Curbside Boys: The New York Years by Robert Kirby
My rating: 4 of 5 stars
With Gary Trudeau publishing his forty year retrospective this year it is hard not to be impressed by syndicated cartooning. Charles Schultz is the only other syndicated cartoonist that comes to mind who has a more impressive collection of work, but there are many who have benefited from syndication, becoming national bestselling cartoonists, despite breaking conventions in the system. All the same, writing for mainstream newspaper media seems a breeze compared to the challenges faced by Gay and Lesbian cartoonists who also want to tell their stories.
I learned about Robert Kirby's "Curbside" back in the mid-ninties, years after I'd begun collecting gay comicbooks. I was immediately impressed, because his formula of telling simple stories about relationships between gay men was something I'd attempted to do at the same time, but never found my voice or stride. Robert had something I didn't have, which is a real drive to be published in as many newspapers as he could manage.
The Gay press media landscape has changed over the years, but there has never been a syndicate, that I know of, that have helped the careers of gay cartoonists in the same way that Trudeau, Schultz and other mainstream cartoonist careers have. Kirby and others who want to see their work in print have to hit the pavement and talk to editors first hand, convincing them to make room in their papers to publish their comics. And I know first hand that newspaper editors will make room for paying advertising long before they will print cartoon strips.
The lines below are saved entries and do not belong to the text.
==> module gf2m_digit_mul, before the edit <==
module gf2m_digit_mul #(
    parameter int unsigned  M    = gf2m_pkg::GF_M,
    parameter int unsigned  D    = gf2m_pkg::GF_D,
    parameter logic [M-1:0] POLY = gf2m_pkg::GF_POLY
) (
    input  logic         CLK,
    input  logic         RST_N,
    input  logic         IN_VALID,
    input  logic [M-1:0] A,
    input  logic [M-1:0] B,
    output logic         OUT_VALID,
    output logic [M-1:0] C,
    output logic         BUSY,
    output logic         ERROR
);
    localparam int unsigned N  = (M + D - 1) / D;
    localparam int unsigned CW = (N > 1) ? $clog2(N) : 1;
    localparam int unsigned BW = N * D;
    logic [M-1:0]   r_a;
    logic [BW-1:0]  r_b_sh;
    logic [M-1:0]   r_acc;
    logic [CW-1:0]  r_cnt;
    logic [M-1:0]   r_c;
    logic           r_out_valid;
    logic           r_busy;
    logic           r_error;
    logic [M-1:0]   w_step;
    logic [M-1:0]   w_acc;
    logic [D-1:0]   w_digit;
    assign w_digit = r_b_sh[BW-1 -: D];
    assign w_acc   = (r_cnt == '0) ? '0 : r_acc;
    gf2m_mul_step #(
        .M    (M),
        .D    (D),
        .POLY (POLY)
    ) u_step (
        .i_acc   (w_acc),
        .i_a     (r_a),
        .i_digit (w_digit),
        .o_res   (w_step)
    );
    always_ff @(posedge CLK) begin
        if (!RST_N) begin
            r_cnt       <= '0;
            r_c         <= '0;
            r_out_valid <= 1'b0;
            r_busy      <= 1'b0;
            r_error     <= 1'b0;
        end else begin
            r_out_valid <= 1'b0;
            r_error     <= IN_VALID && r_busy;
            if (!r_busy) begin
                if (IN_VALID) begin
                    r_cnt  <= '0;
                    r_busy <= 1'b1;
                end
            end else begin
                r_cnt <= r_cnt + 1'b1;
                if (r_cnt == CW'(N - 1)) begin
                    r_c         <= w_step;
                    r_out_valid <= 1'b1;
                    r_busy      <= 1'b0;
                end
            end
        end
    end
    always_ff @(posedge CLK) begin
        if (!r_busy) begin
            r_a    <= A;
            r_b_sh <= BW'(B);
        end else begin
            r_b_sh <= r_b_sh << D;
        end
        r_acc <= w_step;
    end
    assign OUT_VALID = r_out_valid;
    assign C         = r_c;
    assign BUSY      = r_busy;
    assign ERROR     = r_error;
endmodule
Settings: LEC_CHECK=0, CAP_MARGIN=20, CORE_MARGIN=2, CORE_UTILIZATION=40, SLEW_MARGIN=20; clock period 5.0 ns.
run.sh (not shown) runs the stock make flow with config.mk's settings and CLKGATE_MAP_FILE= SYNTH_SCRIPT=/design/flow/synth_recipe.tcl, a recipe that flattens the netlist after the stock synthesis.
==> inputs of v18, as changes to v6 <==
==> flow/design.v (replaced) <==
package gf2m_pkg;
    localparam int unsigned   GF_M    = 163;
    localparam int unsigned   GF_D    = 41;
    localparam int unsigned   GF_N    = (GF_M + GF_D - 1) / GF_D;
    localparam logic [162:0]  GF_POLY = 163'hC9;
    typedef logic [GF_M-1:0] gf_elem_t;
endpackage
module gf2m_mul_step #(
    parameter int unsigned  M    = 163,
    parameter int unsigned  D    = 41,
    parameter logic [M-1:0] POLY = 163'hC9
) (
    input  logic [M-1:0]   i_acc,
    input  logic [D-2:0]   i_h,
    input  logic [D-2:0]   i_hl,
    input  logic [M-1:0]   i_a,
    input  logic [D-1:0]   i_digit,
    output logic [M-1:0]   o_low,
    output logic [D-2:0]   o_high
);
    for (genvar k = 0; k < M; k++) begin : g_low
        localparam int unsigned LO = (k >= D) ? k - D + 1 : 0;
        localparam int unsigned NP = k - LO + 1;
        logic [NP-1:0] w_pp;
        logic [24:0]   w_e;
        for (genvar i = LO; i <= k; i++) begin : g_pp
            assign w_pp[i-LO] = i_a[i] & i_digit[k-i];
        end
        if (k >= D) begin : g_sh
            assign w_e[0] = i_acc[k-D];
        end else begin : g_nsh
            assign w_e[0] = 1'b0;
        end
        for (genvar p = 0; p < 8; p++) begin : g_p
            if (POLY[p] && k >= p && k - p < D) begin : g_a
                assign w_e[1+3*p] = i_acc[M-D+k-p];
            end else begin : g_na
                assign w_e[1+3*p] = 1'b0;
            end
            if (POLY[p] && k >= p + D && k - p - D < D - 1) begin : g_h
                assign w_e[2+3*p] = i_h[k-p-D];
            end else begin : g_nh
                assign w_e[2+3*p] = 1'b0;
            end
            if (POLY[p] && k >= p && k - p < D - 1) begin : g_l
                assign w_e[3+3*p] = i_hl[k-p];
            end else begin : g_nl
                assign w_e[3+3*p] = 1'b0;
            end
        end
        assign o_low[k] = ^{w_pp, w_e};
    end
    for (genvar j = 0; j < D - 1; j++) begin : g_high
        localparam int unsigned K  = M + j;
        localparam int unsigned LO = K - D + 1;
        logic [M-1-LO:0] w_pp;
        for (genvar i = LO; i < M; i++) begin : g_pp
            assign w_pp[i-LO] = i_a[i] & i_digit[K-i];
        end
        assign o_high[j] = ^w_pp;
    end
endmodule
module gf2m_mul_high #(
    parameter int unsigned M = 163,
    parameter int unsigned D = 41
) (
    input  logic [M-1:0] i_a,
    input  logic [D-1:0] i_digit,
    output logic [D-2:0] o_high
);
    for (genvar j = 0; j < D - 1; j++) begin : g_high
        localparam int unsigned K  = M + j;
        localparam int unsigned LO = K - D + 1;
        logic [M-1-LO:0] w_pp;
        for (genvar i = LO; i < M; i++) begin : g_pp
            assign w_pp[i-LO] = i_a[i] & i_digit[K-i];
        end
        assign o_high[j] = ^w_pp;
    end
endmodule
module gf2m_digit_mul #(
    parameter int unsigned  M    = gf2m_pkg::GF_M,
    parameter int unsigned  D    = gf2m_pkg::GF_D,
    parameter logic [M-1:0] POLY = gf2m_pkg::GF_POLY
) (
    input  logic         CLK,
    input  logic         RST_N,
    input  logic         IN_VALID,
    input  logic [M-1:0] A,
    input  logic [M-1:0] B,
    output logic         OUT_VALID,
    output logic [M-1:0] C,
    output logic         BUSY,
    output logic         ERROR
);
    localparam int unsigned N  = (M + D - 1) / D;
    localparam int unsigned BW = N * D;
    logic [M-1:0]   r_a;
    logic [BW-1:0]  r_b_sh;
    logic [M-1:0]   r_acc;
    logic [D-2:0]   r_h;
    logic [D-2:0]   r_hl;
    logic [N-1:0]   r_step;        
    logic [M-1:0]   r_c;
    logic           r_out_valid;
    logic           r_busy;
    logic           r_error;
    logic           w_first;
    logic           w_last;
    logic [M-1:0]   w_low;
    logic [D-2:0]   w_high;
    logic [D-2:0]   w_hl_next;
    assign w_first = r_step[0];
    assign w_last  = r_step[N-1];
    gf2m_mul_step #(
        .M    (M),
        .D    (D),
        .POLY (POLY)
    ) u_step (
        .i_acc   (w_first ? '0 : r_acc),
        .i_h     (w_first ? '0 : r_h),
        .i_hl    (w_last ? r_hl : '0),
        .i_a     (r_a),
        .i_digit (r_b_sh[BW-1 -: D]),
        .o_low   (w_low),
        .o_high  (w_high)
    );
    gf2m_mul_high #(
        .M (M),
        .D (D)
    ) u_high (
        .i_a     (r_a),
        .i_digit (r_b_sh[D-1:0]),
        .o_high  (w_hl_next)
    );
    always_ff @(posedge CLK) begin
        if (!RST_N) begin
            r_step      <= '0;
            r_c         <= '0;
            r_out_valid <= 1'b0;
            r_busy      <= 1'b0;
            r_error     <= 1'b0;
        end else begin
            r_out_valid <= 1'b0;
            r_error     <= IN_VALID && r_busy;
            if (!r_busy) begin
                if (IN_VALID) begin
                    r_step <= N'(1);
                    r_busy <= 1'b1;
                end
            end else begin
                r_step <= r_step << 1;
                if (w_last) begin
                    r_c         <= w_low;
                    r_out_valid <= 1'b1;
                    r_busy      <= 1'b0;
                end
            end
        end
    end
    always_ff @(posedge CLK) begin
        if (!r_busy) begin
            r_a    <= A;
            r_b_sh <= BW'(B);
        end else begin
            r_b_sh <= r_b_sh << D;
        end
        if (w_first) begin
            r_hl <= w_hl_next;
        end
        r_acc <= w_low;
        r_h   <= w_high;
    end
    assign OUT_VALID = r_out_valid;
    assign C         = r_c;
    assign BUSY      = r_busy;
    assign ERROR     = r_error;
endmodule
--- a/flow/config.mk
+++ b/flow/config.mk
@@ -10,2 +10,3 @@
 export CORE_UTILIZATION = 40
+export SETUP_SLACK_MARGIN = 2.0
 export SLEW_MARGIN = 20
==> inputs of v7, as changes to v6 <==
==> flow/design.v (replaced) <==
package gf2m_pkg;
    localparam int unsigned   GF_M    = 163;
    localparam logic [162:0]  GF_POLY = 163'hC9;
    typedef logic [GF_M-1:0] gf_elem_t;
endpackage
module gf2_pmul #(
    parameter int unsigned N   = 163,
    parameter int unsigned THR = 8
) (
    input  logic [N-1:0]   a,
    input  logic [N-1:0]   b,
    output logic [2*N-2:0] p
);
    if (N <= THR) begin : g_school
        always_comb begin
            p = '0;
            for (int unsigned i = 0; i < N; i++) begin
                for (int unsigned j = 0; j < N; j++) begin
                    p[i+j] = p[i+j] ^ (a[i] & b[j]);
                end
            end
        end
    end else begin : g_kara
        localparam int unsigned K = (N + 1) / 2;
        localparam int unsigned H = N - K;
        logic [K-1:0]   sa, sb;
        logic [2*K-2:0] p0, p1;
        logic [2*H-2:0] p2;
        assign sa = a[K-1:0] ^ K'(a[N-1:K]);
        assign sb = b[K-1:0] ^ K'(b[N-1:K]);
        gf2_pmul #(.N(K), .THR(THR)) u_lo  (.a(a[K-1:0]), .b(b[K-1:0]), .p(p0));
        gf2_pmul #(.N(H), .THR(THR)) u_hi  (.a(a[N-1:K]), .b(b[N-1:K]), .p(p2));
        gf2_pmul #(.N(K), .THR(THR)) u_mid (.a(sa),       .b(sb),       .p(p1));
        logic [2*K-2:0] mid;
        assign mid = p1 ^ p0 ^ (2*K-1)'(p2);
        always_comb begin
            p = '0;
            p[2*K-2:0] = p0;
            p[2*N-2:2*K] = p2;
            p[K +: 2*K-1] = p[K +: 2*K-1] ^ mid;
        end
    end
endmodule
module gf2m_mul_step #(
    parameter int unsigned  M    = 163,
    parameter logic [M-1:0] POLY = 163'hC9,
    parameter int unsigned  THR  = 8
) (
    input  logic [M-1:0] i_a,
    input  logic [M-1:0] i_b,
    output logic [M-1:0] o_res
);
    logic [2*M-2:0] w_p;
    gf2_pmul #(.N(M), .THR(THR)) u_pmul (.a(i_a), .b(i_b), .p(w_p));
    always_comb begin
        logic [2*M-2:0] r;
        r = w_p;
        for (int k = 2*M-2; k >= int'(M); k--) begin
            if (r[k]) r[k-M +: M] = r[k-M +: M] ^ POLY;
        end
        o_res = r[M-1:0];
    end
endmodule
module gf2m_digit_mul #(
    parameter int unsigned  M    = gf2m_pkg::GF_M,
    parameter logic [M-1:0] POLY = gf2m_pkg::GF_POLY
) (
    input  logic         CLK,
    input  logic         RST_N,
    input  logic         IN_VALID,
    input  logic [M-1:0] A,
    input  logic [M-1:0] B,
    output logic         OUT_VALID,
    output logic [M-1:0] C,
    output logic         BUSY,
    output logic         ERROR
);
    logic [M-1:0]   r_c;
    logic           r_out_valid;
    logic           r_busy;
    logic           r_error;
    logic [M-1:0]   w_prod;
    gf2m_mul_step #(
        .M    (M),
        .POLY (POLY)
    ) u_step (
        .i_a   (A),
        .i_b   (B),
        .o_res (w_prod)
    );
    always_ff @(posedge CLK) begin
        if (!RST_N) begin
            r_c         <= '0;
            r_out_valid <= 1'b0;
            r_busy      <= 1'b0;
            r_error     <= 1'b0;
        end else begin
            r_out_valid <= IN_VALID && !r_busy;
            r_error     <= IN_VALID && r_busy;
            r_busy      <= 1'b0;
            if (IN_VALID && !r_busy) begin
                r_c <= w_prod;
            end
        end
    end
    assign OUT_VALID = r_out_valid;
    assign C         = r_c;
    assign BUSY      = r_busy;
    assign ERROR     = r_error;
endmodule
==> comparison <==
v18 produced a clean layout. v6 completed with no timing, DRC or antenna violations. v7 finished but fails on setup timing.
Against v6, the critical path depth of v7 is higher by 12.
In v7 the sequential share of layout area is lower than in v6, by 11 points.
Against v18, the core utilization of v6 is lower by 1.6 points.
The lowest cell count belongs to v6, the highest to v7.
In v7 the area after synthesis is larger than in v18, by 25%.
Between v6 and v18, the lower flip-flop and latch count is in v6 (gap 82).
Ultimately it depends on the artist and his own discipline to regularly produce quality work and send it out. So the real heros in the cartooning world are people like Kirby, who syndicate their own strips to unsympathetic editors, often for no immediate compensation. Nowadays, newspapers are finding it difficult to maintain their readership. Here in Seattle, we no longer have dedicated gay and lesbian owned bookstores where you know you can find the major gay newspapers. Instead you have to rely on adult bookstores and bars where these things are left on faith that they will get into the hands of the people who need them.
But because Robert Kirby did all this work in the early nineties, he eventually found publishers like Cleis Press who were willing and interested in collecting his strips into published books. "Curbside Boys:The New York Years" is the second such collection. The first collection is incidentally selling for about seventy dollars at Amazon.com, although I would like to point out Mister Kirby is not getting any money from these used copies.
This second collection is a complete story, where the protagonist and his roommate meet, fall in love and then move on. It stands on its own more than anything Trudeau or Schultz ever wrote. Having read the original "Curbside" many years ago it is difficult to compare, but this feels more mature and studied than his earlier strips.
I really enjoyed seeing young men struggling to connect with each other in these stories. Nathan and Drew, the main characters seem fickle twenty-somethings and yet like all young men, vulnerable to the opinions and reactions of others. Their relationship counterpoints the supporting characters lives, Kevin and Rain who break even more stereotypes about black men than I've seen before or since in a gay comic strip. All the same, the drama is difficult to sustain within the context of six to eight panel stories.
Kirby returns to the story-telling techniques that worked for him in earlier strips, bringing back his own "greek chorus" character modeled after himself. He keeps the same squared nose on this character from earlier strips, which helps clue the reader into the fact that this character can directly editorialize for the cartoonist. All the same, he returns to telling the story rather than spending a lot of time with back-story, allowing the characters to tell their own stories.
"Curbside Boys:The New York Years" is a must read in the lexicon of gay comic books. The themes are adult and there is a lot of male sex, but the images are clean and appealing. Anyone who happened to pick them up might keep reading because the emotions and situations are universal.